[Extracted records]

▬▬▬▬▬▬▬▬▬▬

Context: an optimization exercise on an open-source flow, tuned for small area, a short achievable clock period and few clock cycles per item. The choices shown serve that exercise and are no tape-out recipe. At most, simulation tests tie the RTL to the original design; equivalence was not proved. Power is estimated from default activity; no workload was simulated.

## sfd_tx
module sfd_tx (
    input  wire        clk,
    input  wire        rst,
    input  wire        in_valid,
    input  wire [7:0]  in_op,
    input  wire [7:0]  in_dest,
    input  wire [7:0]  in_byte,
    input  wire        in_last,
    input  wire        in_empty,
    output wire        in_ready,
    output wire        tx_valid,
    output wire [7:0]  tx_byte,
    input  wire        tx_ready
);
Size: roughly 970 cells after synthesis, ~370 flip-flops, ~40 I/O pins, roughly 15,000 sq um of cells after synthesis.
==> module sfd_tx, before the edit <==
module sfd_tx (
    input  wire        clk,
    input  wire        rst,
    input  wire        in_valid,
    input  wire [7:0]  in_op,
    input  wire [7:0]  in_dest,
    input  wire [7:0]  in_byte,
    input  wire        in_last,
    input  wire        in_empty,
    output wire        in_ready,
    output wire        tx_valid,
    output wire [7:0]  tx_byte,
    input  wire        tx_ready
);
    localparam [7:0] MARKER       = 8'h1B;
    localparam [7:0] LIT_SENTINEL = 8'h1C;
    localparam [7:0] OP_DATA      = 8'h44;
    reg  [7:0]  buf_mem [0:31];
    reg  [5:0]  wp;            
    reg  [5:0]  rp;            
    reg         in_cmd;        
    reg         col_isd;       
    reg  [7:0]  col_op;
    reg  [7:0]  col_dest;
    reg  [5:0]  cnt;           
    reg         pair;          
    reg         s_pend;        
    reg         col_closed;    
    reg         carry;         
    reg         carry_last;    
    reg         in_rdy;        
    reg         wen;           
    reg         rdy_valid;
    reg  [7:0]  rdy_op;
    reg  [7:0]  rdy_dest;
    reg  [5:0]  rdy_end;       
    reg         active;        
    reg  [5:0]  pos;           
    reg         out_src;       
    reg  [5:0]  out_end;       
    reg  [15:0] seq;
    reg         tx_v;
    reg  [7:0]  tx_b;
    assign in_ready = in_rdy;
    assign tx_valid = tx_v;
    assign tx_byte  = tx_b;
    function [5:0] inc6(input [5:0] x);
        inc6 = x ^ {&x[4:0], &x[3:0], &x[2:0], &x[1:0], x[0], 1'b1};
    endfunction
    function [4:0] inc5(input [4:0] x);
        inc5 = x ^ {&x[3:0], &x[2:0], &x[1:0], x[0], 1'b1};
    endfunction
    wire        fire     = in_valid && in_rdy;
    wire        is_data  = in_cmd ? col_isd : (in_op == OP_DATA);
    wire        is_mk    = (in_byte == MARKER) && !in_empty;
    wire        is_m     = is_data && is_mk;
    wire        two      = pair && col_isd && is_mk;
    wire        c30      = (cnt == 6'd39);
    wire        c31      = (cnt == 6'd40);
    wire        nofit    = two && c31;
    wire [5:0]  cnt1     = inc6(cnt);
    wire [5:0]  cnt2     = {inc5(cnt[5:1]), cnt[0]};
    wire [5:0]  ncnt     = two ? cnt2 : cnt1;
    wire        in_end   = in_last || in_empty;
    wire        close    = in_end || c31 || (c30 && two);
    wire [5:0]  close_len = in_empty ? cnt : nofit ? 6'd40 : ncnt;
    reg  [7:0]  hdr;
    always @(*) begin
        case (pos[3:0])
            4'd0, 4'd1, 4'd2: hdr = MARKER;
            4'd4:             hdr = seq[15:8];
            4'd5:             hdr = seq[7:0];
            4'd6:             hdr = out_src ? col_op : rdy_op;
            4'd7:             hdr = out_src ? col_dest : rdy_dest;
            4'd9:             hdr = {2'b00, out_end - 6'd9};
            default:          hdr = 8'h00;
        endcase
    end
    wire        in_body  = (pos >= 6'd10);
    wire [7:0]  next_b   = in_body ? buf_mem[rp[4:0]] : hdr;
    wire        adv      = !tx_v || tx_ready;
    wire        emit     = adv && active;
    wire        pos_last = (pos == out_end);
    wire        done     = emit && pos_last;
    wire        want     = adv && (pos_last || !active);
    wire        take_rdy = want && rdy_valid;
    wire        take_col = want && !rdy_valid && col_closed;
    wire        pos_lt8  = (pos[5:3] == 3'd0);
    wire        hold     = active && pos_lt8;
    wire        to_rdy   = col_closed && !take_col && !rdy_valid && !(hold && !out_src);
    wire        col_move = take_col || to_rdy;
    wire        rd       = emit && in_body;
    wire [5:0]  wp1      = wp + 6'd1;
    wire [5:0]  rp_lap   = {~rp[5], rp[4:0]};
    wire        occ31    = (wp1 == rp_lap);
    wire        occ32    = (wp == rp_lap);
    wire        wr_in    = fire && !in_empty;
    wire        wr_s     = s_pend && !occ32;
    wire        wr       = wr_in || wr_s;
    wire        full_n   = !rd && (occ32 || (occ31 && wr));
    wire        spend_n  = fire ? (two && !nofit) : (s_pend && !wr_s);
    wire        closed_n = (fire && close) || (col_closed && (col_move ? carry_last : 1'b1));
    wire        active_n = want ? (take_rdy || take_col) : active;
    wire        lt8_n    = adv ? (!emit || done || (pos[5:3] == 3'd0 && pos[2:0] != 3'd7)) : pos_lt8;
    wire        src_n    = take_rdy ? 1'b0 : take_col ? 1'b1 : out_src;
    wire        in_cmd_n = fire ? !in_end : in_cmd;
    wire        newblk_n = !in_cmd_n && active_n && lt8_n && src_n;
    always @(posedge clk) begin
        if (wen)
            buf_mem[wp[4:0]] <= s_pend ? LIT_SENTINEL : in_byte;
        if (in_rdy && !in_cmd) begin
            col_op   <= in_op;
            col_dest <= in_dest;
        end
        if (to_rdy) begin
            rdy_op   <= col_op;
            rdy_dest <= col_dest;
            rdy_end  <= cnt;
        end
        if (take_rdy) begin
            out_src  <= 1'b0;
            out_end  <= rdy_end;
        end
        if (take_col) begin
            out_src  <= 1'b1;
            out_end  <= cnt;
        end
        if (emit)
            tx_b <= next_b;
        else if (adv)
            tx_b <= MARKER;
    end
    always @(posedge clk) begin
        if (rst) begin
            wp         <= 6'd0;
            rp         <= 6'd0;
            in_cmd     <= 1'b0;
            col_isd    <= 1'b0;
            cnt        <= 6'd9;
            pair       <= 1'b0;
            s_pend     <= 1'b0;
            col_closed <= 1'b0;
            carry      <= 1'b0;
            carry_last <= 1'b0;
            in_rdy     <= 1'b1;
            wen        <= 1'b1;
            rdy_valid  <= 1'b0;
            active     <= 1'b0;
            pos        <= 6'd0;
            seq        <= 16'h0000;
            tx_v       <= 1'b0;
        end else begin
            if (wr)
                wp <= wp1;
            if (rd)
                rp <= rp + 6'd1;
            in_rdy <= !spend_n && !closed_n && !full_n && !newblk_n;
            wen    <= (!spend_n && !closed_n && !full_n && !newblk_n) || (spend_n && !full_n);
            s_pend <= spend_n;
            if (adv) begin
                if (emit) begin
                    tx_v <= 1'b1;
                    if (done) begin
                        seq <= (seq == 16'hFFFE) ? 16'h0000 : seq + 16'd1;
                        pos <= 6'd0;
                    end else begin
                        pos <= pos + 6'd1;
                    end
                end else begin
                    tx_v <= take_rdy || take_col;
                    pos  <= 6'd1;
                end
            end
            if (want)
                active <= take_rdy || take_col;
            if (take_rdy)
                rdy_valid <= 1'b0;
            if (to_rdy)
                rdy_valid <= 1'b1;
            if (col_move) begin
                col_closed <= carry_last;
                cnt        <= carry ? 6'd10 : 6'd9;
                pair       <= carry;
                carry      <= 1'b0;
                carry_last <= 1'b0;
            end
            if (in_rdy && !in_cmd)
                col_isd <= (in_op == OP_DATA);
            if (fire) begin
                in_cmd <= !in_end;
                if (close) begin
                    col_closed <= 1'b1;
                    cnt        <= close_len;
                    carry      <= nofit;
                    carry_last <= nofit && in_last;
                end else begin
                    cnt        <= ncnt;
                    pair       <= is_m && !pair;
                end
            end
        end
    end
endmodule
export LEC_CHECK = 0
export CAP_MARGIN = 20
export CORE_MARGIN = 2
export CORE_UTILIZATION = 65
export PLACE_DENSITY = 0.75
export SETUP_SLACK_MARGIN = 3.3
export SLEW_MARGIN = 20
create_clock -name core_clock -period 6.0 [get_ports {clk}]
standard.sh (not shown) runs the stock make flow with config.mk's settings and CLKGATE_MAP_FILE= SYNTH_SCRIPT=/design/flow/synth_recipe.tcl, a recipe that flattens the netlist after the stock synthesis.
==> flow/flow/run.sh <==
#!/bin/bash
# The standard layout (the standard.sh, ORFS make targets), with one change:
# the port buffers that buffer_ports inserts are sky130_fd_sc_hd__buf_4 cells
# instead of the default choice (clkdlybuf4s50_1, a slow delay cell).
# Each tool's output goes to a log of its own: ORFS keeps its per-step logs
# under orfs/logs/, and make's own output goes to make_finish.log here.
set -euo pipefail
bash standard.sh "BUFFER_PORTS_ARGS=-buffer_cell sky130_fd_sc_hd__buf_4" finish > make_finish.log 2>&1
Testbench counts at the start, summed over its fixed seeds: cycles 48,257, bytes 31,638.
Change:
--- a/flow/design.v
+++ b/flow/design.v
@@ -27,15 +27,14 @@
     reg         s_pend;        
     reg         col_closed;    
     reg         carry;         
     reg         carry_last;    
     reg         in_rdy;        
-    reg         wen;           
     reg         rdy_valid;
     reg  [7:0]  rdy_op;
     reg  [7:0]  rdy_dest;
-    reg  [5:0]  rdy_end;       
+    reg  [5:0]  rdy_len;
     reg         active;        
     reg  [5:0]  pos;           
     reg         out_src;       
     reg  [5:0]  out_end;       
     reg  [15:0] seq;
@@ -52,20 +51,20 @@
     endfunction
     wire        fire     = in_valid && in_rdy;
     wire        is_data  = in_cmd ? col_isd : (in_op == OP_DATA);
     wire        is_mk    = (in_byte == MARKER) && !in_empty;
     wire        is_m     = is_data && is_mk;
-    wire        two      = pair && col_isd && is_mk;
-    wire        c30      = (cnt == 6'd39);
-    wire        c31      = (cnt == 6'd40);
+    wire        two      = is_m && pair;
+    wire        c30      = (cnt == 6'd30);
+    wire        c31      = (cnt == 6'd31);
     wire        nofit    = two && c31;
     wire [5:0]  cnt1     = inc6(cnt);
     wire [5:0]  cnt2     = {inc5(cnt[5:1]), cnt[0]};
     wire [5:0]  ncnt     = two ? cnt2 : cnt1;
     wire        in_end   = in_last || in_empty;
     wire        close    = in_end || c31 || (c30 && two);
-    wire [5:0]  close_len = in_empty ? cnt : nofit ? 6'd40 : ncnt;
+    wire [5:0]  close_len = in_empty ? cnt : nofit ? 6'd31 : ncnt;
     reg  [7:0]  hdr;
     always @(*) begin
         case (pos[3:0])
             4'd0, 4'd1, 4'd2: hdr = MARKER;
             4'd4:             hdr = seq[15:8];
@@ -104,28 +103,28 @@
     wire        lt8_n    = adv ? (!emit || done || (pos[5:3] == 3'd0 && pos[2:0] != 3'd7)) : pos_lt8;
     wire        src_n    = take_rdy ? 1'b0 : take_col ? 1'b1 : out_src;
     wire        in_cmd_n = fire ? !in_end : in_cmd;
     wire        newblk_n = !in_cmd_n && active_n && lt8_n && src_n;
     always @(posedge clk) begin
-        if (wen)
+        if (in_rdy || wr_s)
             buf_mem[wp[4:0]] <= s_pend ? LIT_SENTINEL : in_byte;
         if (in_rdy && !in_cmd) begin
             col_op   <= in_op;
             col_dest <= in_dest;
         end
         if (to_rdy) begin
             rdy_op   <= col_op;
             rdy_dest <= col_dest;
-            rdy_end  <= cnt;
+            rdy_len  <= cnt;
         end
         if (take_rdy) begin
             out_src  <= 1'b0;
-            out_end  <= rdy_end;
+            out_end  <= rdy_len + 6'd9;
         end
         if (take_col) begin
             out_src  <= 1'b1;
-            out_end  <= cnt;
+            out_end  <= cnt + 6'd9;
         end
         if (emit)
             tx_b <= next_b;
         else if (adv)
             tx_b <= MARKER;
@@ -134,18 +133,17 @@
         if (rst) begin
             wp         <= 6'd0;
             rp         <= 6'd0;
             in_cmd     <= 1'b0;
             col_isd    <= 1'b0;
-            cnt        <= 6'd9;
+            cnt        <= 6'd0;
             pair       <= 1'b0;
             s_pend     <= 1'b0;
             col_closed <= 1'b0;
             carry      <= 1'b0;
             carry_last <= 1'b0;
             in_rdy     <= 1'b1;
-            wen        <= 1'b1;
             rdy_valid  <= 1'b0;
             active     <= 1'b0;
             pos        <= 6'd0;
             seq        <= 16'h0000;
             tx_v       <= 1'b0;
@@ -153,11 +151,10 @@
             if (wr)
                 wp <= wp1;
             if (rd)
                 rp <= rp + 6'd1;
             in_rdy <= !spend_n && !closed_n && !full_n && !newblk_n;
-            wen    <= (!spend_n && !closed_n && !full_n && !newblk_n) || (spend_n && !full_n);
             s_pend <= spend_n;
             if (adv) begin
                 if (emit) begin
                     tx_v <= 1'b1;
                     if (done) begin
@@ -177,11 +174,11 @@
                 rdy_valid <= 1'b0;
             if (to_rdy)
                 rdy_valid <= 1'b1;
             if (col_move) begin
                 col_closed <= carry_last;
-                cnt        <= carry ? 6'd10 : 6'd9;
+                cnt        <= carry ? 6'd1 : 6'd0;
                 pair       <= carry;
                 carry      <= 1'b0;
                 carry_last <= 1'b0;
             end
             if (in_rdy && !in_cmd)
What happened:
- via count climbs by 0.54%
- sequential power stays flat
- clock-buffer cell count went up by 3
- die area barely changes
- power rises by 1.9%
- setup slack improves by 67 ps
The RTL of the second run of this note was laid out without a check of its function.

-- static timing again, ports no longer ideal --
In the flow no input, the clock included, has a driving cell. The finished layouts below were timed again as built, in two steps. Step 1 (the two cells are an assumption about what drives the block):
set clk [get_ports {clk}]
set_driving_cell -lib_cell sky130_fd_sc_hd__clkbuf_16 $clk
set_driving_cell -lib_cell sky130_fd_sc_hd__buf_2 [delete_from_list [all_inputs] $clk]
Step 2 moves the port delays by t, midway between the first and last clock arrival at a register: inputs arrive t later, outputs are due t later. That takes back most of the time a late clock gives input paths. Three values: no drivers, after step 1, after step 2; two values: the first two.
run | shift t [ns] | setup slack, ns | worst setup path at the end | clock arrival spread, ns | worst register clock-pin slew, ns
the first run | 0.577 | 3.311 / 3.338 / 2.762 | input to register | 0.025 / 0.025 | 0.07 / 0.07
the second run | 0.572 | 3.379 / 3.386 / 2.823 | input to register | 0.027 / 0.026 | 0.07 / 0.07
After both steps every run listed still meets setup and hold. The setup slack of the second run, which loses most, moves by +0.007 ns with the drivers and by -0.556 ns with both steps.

▬▬▬▬▬▬▬▬▬▬

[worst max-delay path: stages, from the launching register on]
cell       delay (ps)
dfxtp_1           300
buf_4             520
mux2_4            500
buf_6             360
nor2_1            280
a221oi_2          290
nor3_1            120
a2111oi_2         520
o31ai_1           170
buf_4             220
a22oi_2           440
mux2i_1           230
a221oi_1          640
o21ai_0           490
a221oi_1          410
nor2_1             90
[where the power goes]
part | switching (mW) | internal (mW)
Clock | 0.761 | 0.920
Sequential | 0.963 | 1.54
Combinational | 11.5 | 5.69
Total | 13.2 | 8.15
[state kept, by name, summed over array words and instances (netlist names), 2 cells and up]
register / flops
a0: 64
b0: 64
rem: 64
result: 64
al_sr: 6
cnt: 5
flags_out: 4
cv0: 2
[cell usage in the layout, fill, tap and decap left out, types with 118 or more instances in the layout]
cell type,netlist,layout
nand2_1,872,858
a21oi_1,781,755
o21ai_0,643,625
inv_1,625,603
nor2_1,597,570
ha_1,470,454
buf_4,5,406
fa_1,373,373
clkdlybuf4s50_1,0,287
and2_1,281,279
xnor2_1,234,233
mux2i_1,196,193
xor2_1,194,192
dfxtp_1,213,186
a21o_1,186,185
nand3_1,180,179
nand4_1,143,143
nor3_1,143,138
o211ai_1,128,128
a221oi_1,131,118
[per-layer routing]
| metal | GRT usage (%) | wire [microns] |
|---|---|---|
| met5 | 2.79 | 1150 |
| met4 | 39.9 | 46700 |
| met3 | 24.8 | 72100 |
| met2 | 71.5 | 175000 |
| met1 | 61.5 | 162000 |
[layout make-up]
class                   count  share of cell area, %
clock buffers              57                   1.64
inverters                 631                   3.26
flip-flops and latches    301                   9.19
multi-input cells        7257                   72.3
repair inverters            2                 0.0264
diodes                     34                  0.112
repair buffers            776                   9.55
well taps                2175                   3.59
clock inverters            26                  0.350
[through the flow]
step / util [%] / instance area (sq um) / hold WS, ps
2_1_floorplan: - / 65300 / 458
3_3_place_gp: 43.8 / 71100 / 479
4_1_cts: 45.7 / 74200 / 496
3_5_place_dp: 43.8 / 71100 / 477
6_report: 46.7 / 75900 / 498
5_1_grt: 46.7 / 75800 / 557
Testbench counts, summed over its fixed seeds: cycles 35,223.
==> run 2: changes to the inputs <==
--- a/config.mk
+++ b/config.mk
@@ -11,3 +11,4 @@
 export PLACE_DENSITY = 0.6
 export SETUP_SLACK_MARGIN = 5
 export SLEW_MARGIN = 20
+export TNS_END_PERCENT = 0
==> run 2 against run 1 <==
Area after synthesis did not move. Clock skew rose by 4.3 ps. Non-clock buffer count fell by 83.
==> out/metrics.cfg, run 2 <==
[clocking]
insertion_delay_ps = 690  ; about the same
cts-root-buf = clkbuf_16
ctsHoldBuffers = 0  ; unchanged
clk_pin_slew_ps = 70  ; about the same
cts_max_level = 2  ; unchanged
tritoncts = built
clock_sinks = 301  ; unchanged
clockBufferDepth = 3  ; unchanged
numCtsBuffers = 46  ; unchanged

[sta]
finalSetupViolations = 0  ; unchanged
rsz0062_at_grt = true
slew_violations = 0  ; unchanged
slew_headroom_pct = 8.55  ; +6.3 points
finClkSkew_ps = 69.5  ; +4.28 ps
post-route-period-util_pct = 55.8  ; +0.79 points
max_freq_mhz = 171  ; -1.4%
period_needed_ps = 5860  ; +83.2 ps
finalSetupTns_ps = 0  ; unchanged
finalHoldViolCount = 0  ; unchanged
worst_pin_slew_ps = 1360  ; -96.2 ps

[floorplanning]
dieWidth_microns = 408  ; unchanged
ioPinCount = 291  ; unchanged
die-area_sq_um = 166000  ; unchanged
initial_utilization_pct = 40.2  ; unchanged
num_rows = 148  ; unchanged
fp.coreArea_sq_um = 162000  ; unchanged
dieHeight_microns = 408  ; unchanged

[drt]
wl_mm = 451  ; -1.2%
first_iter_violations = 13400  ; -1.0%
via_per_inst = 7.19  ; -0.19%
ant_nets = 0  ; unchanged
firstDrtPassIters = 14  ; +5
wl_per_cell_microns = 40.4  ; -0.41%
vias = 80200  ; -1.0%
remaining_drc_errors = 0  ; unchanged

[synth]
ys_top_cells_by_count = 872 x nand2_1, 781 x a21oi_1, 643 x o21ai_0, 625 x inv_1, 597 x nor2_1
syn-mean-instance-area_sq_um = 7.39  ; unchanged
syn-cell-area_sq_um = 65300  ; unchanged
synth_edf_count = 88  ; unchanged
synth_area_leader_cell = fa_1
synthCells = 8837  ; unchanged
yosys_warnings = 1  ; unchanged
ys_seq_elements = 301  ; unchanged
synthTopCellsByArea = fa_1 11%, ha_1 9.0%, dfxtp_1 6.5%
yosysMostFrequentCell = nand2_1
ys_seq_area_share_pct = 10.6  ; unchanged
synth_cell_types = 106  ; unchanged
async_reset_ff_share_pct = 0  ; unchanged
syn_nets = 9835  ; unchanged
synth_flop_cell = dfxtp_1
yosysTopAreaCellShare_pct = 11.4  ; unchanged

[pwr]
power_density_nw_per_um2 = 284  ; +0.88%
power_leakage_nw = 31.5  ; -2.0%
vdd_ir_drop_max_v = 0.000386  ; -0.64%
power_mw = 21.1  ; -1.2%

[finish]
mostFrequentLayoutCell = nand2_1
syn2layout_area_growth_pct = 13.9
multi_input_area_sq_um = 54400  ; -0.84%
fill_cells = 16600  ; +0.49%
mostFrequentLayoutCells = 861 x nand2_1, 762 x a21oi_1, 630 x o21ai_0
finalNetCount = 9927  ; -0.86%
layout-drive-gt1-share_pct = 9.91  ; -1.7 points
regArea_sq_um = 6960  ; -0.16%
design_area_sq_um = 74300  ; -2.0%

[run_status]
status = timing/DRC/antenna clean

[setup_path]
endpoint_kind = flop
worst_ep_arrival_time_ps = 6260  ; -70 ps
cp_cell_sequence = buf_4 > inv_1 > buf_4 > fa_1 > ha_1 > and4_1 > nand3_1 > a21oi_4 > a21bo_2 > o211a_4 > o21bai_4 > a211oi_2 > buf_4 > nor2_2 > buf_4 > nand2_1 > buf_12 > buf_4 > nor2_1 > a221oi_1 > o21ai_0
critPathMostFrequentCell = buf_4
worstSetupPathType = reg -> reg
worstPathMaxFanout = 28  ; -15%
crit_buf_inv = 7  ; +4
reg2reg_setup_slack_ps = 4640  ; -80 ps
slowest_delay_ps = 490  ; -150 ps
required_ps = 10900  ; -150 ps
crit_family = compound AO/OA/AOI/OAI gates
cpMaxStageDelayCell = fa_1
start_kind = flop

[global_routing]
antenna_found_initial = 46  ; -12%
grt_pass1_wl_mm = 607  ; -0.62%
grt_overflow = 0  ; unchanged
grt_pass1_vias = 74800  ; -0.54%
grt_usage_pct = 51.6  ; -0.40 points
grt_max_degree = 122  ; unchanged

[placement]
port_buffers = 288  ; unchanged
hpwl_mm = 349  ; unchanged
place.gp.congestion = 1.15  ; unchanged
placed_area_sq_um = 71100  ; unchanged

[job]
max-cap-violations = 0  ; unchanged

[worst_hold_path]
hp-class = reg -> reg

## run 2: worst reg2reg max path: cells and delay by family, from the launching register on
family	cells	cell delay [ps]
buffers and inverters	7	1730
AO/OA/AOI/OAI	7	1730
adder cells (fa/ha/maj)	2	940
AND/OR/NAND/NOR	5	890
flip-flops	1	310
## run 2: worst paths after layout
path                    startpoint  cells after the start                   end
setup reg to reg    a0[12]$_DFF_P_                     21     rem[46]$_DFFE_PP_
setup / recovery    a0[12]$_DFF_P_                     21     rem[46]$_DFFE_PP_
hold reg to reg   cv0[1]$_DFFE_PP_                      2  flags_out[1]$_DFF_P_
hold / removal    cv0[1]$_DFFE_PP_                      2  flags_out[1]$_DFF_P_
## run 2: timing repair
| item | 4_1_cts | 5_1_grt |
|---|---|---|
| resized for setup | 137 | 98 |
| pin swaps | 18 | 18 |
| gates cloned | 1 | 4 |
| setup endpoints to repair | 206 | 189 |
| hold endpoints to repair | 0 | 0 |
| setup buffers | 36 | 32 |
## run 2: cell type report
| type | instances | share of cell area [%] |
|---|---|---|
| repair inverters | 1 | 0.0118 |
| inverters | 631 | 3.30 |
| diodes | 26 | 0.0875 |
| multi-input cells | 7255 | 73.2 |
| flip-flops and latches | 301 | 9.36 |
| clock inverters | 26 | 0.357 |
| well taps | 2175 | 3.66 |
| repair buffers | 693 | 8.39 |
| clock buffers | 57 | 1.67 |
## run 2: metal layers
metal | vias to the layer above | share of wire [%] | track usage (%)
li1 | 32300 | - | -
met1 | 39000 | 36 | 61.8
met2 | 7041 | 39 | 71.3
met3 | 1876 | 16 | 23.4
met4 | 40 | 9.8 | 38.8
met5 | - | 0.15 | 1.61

▬▬▬▬▬▬▬▬▬▬

Restate word for word only the lines above from the line containing "[worst max-delay path: stages, from" to the line containing "[through the flow]", both of them included.

▸ **Answer to the problem**
[worst max-delay path: stages, from the launching register on]
cell       delay (ps)
dfxtp_1           300
buf_4             520
mux2_4            500
buf_6             360
nor2_1            280
a221oi_2          290
nor3_1            120
a2111oi_2         520
o31ai_1           170
buf_4             220
a22oi_2           440
mux2i_1           230
a221oi_1          640
o21ai_0           490
a221oi_1          410
nor2_1             90
[where the power goes]
part | switching (mW) | internal (mW)
Clock | 0.761 | 0.920
Sequential | 0.963 | 1.54
Combinational | 11.5 | 5.69
Total | 13.2 | 8.15
[state kept, by name, summed over array words and instances (netlist names), 2 cells and up]
register / flops
a0: 64
b0: 64
rem: 64
result: 64
al_sr: 6
cnt: 5
flags_out: 4
cv0: 2
[cell usage in the layout, fill, tap and decap left out, types with 118 or more instances in the layout]
cell type,netlist,layout
nand2_1,872,858
a21oi_1,781,755
o21ai_0,643,625
inv_1,625,603
nor2_1,597,570
ha_1,470,454
buf_4,5,406
fa_1,373,373
clkdlybuf4s50_1,0,287
and2_1,281,279
xnor2_1,234,233
mux2i_1,196,193
xor2_1,194,192
dfxtp_1,213,186
a21o_1,186,185
nand3_1,180,179
nand4_1,143,143
nor3_1,143,138
o211ai_1,128,128
a221oi_1,131,118
[per-layer routing]
| metal | GRT usage (%) | wire [microns] |
|---|---|---|
| met5 | 2.79 | 1150 |
| met4 | 39.9 | 46700 |
| met3 | 24.8 | 72100 |
| met2 | 71.5 | 175000 |
| met1 | 61.5 | 162000 |
[layout make-up]
class                   count  share of cell area, %
clock buffers              57                   1.64
inverters                 631                   3.26
flip-flops and latches    301                   9.19
multi-input cells        7257                   72.3
repair inverters            2                 0.0264
diodes                     34                  0.112
repair buffers            776                   9.55
well taps                2175                   3.59
clock inverters            26                  0.350
[through the flow]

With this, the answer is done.